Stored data
______

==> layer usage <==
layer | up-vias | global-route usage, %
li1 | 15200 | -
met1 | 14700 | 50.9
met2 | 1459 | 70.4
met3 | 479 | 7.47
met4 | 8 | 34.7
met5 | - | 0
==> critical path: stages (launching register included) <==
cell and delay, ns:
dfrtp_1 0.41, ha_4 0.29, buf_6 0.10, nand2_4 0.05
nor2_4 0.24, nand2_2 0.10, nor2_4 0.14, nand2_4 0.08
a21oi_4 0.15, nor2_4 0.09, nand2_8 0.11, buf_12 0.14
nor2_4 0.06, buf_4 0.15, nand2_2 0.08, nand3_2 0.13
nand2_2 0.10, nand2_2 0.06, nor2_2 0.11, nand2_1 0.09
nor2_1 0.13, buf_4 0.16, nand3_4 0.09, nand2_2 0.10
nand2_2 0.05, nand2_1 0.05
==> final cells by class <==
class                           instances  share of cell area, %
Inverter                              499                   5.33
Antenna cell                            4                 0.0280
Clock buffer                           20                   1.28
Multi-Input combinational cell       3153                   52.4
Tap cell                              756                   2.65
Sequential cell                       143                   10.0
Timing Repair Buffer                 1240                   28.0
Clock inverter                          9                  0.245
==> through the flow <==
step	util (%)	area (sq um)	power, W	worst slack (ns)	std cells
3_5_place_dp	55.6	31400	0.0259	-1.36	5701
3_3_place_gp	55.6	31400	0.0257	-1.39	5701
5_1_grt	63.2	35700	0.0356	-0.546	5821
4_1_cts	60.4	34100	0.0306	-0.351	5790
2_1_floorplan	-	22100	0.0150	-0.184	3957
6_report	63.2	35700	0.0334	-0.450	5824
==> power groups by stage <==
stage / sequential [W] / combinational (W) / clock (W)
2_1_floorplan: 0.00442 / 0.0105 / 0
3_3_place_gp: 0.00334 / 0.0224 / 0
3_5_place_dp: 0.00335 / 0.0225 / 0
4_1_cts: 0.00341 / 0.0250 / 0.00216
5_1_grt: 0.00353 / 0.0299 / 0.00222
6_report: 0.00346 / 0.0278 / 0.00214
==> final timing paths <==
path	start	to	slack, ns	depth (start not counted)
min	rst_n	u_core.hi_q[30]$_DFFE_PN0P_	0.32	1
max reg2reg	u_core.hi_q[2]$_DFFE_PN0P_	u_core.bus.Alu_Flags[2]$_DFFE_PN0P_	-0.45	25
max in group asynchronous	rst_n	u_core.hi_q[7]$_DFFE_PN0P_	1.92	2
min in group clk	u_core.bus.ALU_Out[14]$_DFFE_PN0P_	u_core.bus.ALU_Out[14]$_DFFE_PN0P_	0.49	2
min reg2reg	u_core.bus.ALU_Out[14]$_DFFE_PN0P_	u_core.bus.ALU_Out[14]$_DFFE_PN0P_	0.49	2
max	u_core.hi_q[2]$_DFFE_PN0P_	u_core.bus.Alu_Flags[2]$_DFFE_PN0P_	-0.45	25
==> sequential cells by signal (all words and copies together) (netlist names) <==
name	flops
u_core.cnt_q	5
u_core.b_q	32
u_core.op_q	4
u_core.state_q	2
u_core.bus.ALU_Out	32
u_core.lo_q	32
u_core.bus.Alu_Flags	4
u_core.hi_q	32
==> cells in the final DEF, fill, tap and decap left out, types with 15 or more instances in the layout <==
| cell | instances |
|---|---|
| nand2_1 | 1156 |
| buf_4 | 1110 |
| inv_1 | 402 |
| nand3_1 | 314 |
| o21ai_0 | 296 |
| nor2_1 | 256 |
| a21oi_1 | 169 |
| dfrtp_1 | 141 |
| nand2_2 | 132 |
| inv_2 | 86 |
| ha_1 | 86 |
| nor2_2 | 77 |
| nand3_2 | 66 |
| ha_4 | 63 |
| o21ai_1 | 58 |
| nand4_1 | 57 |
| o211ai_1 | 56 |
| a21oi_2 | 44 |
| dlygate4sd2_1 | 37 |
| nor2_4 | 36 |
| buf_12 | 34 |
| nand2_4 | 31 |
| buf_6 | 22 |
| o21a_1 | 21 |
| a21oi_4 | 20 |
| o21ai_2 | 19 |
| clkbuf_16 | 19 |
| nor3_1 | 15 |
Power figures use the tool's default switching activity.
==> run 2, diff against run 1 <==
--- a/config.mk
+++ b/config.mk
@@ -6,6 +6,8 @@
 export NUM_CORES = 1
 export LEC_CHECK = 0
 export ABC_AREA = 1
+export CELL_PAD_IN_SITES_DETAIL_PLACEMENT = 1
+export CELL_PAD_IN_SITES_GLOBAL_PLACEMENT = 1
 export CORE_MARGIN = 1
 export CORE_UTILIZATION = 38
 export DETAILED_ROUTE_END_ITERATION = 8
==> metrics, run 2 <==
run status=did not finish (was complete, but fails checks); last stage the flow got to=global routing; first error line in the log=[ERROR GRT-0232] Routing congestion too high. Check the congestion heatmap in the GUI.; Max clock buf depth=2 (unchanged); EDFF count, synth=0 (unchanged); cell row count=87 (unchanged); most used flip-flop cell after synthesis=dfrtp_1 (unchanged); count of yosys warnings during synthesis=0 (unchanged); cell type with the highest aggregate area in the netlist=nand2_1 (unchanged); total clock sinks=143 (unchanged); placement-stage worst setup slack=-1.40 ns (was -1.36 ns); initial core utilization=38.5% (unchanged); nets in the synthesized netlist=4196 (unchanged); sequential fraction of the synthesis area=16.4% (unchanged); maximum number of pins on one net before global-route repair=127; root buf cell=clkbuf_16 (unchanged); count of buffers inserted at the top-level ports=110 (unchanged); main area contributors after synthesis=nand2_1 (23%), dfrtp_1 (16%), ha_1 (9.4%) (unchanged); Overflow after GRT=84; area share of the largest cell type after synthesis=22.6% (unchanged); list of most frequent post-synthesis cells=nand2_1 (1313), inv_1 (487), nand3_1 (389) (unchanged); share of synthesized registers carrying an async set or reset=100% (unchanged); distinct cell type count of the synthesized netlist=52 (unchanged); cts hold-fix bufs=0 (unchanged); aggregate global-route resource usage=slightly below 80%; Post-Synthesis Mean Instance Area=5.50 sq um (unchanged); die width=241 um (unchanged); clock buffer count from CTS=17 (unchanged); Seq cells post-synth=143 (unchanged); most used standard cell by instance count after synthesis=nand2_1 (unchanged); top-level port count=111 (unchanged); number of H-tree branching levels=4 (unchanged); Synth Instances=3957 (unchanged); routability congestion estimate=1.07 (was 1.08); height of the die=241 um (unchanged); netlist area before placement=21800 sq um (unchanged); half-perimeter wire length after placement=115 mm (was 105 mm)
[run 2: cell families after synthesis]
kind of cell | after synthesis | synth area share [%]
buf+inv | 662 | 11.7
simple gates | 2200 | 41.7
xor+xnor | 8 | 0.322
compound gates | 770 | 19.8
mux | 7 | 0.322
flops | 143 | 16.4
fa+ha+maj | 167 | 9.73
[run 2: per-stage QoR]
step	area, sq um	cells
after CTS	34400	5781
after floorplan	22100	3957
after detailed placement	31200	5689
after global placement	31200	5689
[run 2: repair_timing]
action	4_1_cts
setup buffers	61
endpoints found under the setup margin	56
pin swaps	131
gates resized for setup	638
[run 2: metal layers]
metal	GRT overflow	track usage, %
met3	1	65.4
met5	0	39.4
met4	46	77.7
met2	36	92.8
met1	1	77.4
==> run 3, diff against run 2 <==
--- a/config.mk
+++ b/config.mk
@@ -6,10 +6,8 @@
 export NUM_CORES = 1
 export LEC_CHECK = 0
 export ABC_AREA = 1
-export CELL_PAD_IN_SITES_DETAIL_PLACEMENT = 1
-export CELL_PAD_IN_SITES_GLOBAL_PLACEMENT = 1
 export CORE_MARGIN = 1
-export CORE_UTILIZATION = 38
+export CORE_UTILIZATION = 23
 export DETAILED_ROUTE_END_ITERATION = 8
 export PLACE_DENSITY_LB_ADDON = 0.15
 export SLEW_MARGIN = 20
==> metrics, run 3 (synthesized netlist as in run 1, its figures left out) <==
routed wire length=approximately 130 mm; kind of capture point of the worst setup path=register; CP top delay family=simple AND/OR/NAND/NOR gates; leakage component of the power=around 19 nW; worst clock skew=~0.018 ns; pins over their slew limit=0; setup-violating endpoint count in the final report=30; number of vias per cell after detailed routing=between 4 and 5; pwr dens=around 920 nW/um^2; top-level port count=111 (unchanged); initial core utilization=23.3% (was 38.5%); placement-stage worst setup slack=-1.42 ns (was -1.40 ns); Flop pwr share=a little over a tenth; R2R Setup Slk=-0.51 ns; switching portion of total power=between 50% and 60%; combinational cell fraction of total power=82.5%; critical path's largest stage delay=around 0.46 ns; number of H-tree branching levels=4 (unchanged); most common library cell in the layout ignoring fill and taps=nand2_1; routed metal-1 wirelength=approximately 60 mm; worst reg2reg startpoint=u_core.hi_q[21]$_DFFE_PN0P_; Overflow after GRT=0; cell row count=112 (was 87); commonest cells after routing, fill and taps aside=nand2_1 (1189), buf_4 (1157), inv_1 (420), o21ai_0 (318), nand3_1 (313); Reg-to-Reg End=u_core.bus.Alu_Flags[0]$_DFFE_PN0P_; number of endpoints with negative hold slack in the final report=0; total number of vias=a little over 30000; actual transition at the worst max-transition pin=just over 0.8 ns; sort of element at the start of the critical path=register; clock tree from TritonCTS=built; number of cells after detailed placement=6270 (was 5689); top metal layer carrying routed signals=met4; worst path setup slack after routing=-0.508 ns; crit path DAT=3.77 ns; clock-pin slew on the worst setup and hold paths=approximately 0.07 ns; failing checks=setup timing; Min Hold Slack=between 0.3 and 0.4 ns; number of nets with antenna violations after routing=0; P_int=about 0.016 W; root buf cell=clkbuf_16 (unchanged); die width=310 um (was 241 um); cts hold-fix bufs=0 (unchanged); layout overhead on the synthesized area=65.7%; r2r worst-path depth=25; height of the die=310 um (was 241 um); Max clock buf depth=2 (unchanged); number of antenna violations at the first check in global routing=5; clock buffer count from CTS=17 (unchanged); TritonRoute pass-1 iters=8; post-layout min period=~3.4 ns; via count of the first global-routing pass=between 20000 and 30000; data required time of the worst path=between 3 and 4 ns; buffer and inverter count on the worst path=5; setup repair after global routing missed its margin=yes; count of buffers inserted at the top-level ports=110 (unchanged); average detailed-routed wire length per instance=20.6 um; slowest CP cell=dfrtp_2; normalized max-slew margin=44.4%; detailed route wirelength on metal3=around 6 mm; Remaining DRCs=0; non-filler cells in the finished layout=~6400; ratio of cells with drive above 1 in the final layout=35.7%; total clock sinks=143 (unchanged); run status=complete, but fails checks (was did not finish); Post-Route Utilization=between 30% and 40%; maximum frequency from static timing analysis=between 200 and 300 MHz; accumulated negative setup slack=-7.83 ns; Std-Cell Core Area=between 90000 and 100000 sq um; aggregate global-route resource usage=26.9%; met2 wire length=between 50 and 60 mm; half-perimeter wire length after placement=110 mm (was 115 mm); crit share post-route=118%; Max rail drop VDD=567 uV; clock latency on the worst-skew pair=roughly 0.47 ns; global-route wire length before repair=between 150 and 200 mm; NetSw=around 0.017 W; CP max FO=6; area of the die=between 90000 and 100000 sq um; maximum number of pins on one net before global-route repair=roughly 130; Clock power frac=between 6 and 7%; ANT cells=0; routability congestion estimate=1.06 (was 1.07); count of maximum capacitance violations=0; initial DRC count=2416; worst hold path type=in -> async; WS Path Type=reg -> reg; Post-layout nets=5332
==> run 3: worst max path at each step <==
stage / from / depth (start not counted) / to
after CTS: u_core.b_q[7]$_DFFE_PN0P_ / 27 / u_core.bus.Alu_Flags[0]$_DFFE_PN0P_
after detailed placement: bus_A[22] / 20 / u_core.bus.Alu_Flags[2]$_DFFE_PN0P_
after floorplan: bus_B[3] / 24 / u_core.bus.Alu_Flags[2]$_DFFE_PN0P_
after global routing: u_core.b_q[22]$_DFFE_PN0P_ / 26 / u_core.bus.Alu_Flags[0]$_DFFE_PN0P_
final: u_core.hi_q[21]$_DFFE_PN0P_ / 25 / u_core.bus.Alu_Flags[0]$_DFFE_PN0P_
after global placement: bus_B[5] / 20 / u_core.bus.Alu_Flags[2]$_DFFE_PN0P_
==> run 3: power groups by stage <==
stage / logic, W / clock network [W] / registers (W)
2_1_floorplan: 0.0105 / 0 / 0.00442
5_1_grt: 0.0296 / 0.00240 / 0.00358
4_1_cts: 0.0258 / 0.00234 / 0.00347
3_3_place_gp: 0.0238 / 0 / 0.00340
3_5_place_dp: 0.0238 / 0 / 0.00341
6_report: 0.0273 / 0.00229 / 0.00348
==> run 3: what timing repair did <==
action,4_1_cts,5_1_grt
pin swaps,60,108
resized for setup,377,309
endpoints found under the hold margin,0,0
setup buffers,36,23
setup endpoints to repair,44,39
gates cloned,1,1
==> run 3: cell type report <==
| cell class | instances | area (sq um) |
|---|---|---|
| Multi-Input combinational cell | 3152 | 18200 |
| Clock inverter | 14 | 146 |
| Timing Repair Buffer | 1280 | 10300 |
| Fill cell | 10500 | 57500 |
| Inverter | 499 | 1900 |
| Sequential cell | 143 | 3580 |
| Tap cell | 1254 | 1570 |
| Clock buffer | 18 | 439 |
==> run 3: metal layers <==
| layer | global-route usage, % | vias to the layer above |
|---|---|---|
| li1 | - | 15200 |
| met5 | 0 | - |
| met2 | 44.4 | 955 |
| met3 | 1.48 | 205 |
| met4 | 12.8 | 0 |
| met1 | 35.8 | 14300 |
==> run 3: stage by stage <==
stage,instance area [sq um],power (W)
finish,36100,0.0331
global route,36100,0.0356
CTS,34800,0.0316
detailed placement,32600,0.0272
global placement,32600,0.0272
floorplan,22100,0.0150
**src/rtl/opb_status_bank_pkg.sv**
```systemverilog
// Shared constants and helpers for the OPB status bank: word map offsets and bus bit ordering.
package opb_status_bank_pkg;

   localparam int unsigned STATUS_W = 32;

   function automatic int unsigned pending_word(input int unsigned n);
      return n;
   endfunction

   function automatic int unsigned irq_en_word(input int unsigned n);
      return n + 1;
   endfunction

   function automatic int unsigned ts_base_word(input int unsigned n);
      return n + 2;
   endfunction

   // OPB numbers bits MSB-first: DBus[k] carries register bit 31-k.
   function automatic logic [STATUS_W-1:0] bus_to_reg(input logic [0:STATUS_W-1] d);
      logic [STATUS_W-1:0] r;
      for (int unsigned k = 0; k < STATUS_W; k++) r[STATUS_W-1-k] = d[k];
      return r;
   endfunction

   function automatic logic [0:STATUS_W-1] reg_to_bus(input logic [STATUS_W-1:0] r);
      logic [0:STATUS_W-1] d;
      for (int unsigned k = 0; k < STATUS_W; k++) d[k] = r[STATUS_W-1-k];
      return d;
   endfunction

endpackage

```
**src/rtl/opb_status_chan.sv**
```systemverilog
// One status channel: sample capture, sticky accumulate with W1C, pending flag.
// OPB_STATUS_BANK_TIMESTAMP_EN adds a timestamp latched on any bit change.
module opb_status_chan
   import opb_status_bank_pkg::*;
#(
   parameter logic [STATUS_W-1:0] STICKY_MASK = '0
) (
   input  logic                clk,
   input  logic                rst,
   input  logic                valid,
   input  logic [STATUS_W-1:0] din,
   input  logic                clr_en,
   input  logic [STATUS_W-1:0] clr_data,
   input  logic [STATUS_W-1:0] clr_mask,
`ifdef OPB_STATUS_BANK_TIMESTAMP_EN
   input  logic [STATUS_W-1:0] ts_now,
   output logic [STATUS_W-1:0] ts,
`endif
   output logic [STATUS_W-1:0] status,
   output logic                pending_c
);

   logic [STATUS_W-1:0] clr_bits;
   logic [STATUS_W-1:0] status_next;

   // Clear is applied first so a same-cycle set on a sticky bit survives.
   always_comb begin
      clr_bits    = clr_en ? (STICKY_MASK & clr_mask & clr_data) : '0;
      status_next = status & ~clr_bits;
      if (valid) status_next = (din & ~STICKY_MASK) | ((status_next | din) & STICKY_MASK);
   end

   always_ff @(posedge clk or posedge rst) begin
      if (rst) status <= '0;
      else     status <= status_next;
   end

   assign pending_c = |(status & STICKY_MASK);

`ifdef OPB_STATUS_BANK_TIMESTAMP_EN
   always_ff @(posedge clk or posedge rst) begin
      if (rst)                                 ts <= '0;
      else if (valid && status_next != status) ts <= ts_now;
   end
`endif

endmodule

```
**src/rtl/opb_status_bank.sv**
```systemverilog
// Multi-channel OPB status register bank with sticky/W1C bits, pending summary and maskable irq.
// Define OPB_STATUS_BANK_TIMESTAMP_EN to add a cycle counter and per-channel timestamp words.
module opb_status_bank
   import opb_status_bank_pkg::*;
#(
   parameter logic [31:0] C_BASEADDR    = 32'h0100_2100,
   parameter logic [31:0] C_HIGHADDR    = 32'h0100_21FF,
   parameter int unsigned C_OPB_AWIDTH  = 32,
   parameter int unsigned C_OPB_DWIDTH  = 32,
   parameter int unsigned C_NUM_CH      = 4,
   parameter logic [31:0] C_STICKY_MASK = 32'h0000_0000
) (
   input  logic                         OPB_Clk,
   input  logic                         OPB_Rst,
   input  logic [0:C_OPB_AWIDTH-1]      OPB_ABus,
   input  logic [0:C_OPB_DWIDTH/8-1]    OPB_BE,
   input  logic [0:C_OPB_DWIDTH-1]      OPB_DBus,
   input  logic                         OPB_RNW,
   input  logic                         OPB_select,
   input  logic                         OPB_seqAddr,
   output logic [0:C_OPB_DWIDTH-1]      Sl_DBus,
   output logic                         Sl_xferAck,
   output logic                         Sl_errAck,
   output logic                         Sl_retry,
   output logic                         Sl_toutSup,
   input  logic [C_NUM_CH*STATUS_W-1:0] user_data_in,
   input  logic [C_NUM_CH-1:0]          user_valid,
   output logic                         irq
);

   localparam int unsigned AW = C_OPB_AWIDTH;

   logic                hit;
   logic                start;
   logic                wr;
   logic [AW-1:0]       offset;
   logic [AW-1:0]       word;
   logic [STATUS_W-1:0] wdata;
   logic [STATUS_W-1:0] wmask;
   logic [STATUS_W-1:0] rdata;
   logic [STATUS_W-1:0] status [C_NUM_CH];
   logic [C_NUM_CH-1:0] pending;
   logic [C_NUM_CH-1:0] irq_en;
   logic [C_NUM_CH-1:0] chan_wr;
   logic                unused_seq;

   assign unused_seq = OPB_seqAddr;
   assign Sl_errAck  = 1'b0;
   assign Sl_retry   = 1'b0;
   assign Sl_toutSup = 1'b0;

   assign hit    = (OPB_ABus >= AW'(C_BASEADDR)) && (OPB_ABus <= AW'(C_HIGHADDR));
   assign start  = OPB_select & hit & ~Sl_xferAck;
   assign wr     = start & ~OPB_RNW;
   assign offset = OPB_ABus - AW'(C_BASEADDR);
   assign word   = offset >> 2;
   assign wdata  = bus_to_reg(OPB_DBus);

   // BE[0] covers the most significant register byte.
   for (genvar b = 0; b < 4; b++) begin : g_be
      assign wmask[8*b +: 8] = {8{OPB_BE[3-b]}};
   end

`ifdef OPB_STATUS_BANK_TIMESTAMP_EN
   logic [STATUS_W-1:0] ts_count;
   logic [STATUS_W-1:0] ts [C_NUM_CH];

   always_ff @(posedge OPB_Clk or posedge OPB_Rst) begin
      if (OPB_Rst) ts_count <= '0;
      else         ts_count <= ts_count + STATUS_W'(1);
   end
`endif

   for (genvar i = 0; i < C_NUM_CH; i++) begin : g_chan
      assign chan_wr[i] = wr && (word == AW'(i));

      opb_status_chan #(.STICKY_MASK(C_STICKY_MASK)) u_chan (
         .clk       (OPB_Clk),
         .rst       (OPB_Rst),
         .valid     (user_valid[i]),
         .din       (user_data_in[STATUS_W*i +: STATUS_W]),
         .clr_en    (chan_wr[i]),
         .clr_data  (wdata),
         .clr_mask  (wmask),
`ifdef OPB_STATUS_BANK_TIMESTAMP_EN
         .ts_now    (ts_count),
         .ts        (ts[i]),
`endif
         .status    (status[i]),
         .pending_c (pending[i])
      );
   end

   always_ff @(posedge OPB_Clk or posedge OPB_Rst) begin
      if (OPB_Rst)
         irq_en <= '0;
      else if (wr && word == AW'(irq_en_word(C_NUM_CH)))
         irq_en <= (irq_en & ~wmask[C_NUM_CH-1:0]) | (wdata[C_NUM_CH-1:0] & wmask[C_NUM_CH-1:0]);
   end

   // Read mux; unmapped in-window words fall through to zero.
   always_comb begin
      rdata = '0;
      for (int unsigned i = 0; i < C_NUM_CH; i++)
         if (word == AW'(i)) rdata = status[i];
      if (word == AW'(pending_word(C_NUM_CH))) rdata = STATUS_W'(pending);
      if (word == AW'(irq_en_word(C_NUM_CH)))  rdata = STATUS_W'(irq_en);
`ifdef OPB_STATUS_BANK_TIMESTAMP_EN
      for (int unsigned i = 0; i < C_NUM_CH; i++)
         if (word == AW'(ts_base_word(C_NUM_CH) + i)) rdata = ts[i];
`endif
   end

   always_ff @(posedge OPB_Clk or posedge OPB_Rst) begin
      if (OPB_Rst) begin
         Sl_xferAck <= 1'b0;
         Sl_DBus    <= '0;
         irq        <= 1'b0;
      end else begin
         Sl_xferAck <= start;
         Sl_DBus    <= (start && OPB_RNW) ? reg_to_bus(rdata) : '0;
         irq        <= |(pending & irq_en);
      end
   end

endmodule

```
[src/rtl/conv_pkg.sv]
// Constants and types shared by the 2x2 convolution kernel and its result drain.
// The address layout matches the kernel's 8x8-addressed output buffer.
package conv_pkg;

  localparam int CONV_DATA_W = 32;
  localparam int CONV_ROW_W  = 3;
  localparam int CONV_COL_W  = 3;

  typedef struct packed {
    logic [CONV_ROW_W-1:0] row;
    logic [CONV_COL_W-1:0] col;
  } conv_addr_t;

  typedef enum logic [1:0] {
    ST_IDLE  = 2'd0,
    ST_READ  = 2'd1,
    ST_DRAIN = 2'd2
  } drain_state_e;

endpackage

[src/rtl/conv_drain_fifo.sv]
// Small circular-buffer FIFO with an occupancy counter, used to absorb the
// buffer read latency and output back-pressure in the result drain.
module conv_drain_fifo #(
  parameter int W = 33,
  parameter int DEPTH = 2,
  localparam int OCC_W = $clog2(DEPTH + 1)
) (
  input  logic             clk,
  input  logic             rst_n,
  input  logic             wr_en,
  input  logic [W-1:0]     wr_data,
  input  logic             rd_en,
  output logic [W-1:0]     rd_data,
  output logic [OCC_W-1:0] count
);

  localparam int PTR_W = (DEPTH > 1) ? $clog2(DEPTH) : 1;

  logic [W-1:0]     mem_r [DEPTH];
  logic [PTR_W-1:0] wr_ptr_r;
  logic [PTR_W-1:0] rd_ptr_r;
  logic [OCC_W-1:0] count_r;

  function automatic logic [PTR_W-1:0] next_ptr(input logic [PTR_W-1:0] p);
    return (p == PTR_W'(DEPTH - 1)) ? PTR_W'(0) : p + PTR_W'(1);
  endfunction

  // Storage, pointer and occupancy update; simultaneous write and read keep the count
  always_ff @(posedge clk or negedge rst_n) begin
    if (!rst_n) begin
      for (int i = 0; i < DEPTH; i++) begin
        mem_r[i] <= W'(0);
      end
      wr_ptr_r <= PTR_W'(0);
      rd_ptr_r <= PTR_W'(0);
      count_r  <= OCC_W'(0);
    end else begin
      if (wr_en) begin
        mem_r[wr_ptr_r] <= wr_data;
        wr_ptr_r        <= next_ptr(wr_ptr_r);
      end
      if (rd_en) begin
        rd_ptr_r <= next_ptr(rd_ptr_r);
      end
      case ({wr_en, rd_en})
        2'b10:   count_r <= count_r + OCC_W'(1);
        2'b01:   count_r <= count_r - OCC_W'(1);
        default: count_r <= count_r;
      endcase
    end
  end

  assign rd_data = mem_r[rd_ptr_r];
  assign count   = count_r;

endmodule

______

- **What is being asked**:
Both the line containing "1280 | 10300 |" and the line containing "global placement,32600,0.0272" belong in the answer. Print them and every line above that falls between them exactly, and no others.

- **Solution for this problem**:
| Timing Repair Buffer | 1280 | 10300 |
| Fill cell | 10500 | 57500 |
| Inverter | 499 | 1900 |
| Sequential cell | 143 | 3580 |
| Tap cell | 1254 | 1570 |
| Clock buffer | 18 | 439 |
==> run 3: metal layers <==
| layer | global-route usage, % | vias to the layer above |
|---|---|---|
| li1 | - | 15200 |
| met5 | 0 | - |
| met2 | 44.4 | 955 |
| met3 | 1.48 | 205 |
| met4 | 12.8 | 0 |
| met1 | 35.8 | 14300 |
==> run 3: stage by stage <==
stage,instance area [sq um],power (W)
finish,36100,0.0331
global route,36100,0.0356
CTS,34800,0.0316
detailed placement,32600,0.0272
global placement,32600,0.0272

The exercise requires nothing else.